━━━━━ Supplied records
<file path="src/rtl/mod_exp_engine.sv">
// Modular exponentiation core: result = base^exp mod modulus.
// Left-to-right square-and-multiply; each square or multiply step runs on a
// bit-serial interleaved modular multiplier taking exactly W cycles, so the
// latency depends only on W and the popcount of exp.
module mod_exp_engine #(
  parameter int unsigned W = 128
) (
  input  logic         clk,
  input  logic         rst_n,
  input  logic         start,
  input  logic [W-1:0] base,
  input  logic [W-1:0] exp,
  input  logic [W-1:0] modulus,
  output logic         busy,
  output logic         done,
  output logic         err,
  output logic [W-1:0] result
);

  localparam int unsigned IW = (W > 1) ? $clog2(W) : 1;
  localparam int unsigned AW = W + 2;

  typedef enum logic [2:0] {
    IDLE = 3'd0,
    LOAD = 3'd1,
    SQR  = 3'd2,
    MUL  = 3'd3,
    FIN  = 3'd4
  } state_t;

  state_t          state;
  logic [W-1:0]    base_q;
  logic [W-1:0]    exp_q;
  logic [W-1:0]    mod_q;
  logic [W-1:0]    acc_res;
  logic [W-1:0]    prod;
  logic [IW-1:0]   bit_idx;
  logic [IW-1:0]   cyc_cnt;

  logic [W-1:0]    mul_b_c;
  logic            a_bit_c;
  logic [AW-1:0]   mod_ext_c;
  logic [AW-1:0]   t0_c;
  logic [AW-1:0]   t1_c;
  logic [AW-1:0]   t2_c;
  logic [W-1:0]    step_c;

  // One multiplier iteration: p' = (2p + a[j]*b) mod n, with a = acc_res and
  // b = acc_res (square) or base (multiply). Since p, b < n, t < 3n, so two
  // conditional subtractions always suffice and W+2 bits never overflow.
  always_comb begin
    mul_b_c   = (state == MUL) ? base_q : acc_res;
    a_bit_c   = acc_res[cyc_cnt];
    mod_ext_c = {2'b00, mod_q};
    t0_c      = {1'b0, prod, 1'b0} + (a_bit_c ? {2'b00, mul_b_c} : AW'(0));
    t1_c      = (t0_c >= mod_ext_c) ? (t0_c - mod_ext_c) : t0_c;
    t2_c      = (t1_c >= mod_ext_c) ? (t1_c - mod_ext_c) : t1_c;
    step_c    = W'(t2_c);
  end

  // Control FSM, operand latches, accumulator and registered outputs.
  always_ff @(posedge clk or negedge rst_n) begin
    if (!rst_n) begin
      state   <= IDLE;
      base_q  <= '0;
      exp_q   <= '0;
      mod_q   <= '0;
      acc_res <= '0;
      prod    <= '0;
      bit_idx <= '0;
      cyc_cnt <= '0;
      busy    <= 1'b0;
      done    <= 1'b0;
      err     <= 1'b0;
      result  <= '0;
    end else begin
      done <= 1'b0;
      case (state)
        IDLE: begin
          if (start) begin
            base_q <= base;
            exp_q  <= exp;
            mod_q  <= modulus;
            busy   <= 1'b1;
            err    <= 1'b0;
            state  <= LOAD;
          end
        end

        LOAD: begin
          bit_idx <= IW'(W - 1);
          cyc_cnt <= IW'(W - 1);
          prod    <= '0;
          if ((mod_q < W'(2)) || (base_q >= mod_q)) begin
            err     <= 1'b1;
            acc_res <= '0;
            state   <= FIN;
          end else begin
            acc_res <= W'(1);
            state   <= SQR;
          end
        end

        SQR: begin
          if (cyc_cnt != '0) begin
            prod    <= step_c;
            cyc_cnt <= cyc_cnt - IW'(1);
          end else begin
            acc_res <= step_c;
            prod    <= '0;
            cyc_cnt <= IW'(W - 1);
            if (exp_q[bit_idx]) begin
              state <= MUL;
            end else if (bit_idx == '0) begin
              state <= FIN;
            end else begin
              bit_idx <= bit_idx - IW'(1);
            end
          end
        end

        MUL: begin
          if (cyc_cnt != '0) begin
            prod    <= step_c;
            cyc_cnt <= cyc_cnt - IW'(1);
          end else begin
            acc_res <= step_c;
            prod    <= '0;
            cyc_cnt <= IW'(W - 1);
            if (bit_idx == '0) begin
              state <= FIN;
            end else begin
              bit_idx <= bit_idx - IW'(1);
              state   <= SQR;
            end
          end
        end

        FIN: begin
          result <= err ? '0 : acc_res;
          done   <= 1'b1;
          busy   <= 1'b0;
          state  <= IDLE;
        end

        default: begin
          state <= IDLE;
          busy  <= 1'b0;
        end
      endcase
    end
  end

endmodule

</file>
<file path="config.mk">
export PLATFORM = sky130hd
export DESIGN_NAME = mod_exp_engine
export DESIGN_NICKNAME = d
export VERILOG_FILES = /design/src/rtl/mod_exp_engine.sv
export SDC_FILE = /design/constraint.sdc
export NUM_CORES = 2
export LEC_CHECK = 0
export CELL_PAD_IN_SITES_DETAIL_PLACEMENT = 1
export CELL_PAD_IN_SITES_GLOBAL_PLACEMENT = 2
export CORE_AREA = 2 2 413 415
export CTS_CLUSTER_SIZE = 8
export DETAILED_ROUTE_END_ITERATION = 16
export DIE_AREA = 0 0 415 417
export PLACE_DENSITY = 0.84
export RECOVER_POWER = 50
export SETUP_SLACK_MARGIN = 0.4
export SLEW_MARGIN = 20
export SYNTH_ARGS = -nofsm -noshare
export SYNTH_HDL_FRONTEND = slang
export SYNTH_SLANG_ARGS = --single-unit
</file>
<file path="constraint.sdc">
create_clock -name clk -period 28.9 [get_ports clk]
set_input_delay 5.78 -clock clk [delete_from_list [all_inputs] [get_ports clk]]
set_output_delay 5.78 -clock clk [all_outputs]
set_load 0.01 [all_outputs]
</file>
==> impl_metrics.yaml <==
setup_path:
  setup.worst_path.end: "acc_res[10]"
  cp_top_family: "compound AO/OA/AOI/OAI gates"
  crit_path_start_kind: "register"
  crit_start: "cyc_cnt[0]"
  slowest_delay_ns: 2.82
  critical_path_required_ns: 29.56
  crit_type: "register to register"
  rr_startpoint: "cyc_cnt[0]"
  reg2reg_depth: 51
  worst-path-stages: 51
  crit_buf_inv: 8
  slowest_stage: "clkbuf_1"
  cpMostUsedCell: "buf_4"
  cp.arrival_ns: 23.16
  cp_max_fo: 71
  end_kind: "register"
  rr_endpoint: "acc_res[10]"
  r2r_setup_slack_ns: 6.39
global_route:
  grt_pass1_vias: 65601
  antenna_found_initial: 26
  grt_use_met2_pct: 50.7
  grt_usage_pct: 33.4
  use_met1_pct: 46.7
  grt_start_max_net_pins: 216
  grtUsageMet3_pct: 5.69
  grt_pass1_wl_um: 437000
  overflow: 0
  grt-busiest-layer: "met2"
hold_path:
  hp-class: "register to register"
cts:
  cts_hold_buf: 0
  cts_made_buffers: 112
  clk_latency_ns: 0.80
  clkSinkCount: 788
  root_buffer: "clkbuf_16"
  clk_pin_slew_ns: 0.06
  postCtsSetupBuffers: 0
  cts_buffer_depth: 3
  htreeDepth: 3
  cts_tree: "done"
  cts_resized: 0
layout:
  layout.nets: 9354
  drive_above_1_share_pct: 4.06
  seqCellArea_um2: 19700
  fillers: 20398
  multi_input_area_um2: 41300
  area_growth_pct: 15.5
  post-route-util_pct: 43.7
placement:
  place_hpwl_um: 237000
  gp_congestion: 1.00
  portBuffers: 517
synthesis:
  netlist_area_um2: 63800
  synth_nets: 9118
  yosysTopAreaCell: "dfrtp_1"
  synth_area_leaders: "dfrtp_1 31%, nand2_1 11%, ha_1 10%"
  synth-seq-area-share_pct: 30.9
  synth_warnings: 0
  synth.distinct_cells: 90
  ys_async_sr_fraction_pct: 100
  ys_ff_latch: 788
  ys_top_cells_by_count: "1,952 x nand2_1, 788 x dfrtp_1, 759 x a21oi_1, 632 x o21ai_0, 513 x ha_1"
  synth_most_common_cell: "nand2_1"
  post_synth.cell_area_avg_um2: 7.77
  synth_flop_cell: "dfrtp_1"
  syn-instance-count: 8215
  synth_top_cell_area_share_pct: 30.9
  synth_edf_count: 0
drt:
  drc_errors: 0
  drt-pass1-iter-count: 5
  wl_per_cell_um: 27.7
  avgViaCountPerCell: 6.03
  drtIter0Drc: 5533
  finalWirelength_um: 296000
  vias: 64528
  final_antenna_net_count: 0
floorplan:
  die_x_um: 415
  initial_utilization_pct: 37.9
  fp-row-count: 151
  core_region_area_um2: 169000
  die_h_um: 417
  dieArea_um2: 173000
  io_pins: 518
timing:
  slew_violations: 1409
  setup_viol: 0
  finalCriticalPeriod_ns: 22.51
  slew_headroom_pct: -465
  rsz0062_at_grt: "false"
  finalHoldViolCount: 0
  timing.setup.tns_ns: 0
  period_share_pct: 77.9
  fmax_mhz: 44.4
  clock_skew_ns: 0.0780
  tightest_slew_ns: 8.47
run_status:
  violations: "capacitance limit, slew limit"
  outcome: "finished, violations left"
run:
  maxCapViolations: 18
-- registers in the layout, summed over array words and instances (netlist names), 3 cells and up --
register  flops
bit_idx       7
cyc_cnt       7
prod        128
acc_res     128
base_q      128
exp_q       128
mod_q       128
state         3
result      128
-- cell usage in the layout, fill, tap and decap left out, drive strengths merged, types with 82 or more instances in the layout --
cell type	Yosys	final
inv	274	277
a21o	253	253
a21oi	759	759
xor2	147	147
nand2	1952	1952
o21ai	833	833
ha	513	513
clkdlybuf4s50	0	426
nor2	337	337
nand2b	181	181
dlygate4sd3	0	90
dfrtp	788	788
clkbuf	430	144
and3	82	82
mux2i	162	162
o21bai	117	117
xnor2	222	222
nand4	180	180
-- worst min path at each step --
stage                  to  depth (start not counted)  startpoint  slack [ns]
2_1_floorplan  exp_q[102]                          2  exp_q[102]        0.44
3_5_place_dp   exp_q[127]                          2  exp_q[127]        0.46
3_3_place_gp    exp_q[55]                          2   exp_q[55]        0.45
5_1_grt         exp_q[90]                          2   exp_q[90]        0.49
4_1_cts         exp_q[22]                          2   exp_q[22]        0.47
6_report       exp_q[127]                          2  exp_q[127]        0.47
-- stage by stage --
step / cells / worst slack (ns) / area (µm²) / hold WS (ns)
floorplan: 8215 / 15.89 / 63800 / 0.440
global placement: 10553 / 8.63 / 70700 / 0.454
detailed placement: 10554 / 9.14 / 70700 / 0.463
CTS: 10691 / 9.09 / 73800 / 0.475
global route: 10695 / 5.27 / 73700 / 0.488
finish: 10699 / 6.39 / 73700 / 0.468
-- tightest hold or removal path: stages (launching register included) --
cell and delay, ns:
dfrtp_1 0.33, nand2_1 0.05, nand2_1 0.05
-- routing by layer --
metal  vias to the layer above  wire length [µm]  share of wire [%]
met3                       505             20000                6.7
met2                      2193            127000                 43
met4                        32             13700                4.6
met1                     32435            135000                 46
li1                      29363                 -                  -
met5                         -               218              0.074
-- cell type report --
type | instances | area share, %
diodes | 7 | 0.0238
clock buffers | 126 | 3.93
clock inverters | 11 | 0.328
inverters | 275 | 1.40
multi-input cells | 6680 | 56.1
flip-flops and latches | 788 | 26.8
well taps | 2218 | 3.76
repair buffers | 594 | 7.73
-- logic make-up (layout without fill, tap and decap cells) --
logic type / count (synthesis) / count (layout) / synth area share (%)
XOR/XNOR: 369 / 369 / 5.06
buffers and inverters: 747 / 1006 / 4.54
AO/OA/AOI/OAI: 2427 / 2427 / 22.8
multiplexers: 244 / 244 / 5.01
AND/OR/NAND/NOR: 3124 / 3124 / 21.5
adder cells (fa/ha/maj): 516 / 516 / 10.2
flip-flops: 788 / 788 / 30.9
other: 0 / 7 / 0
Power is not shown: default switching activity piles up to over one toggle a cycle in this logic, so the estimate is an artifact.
━━━━━━━━━━
§ Exercise aim: In the entries above, count every line containing the word "constraint". Write only the total.

§ Expected answer: 2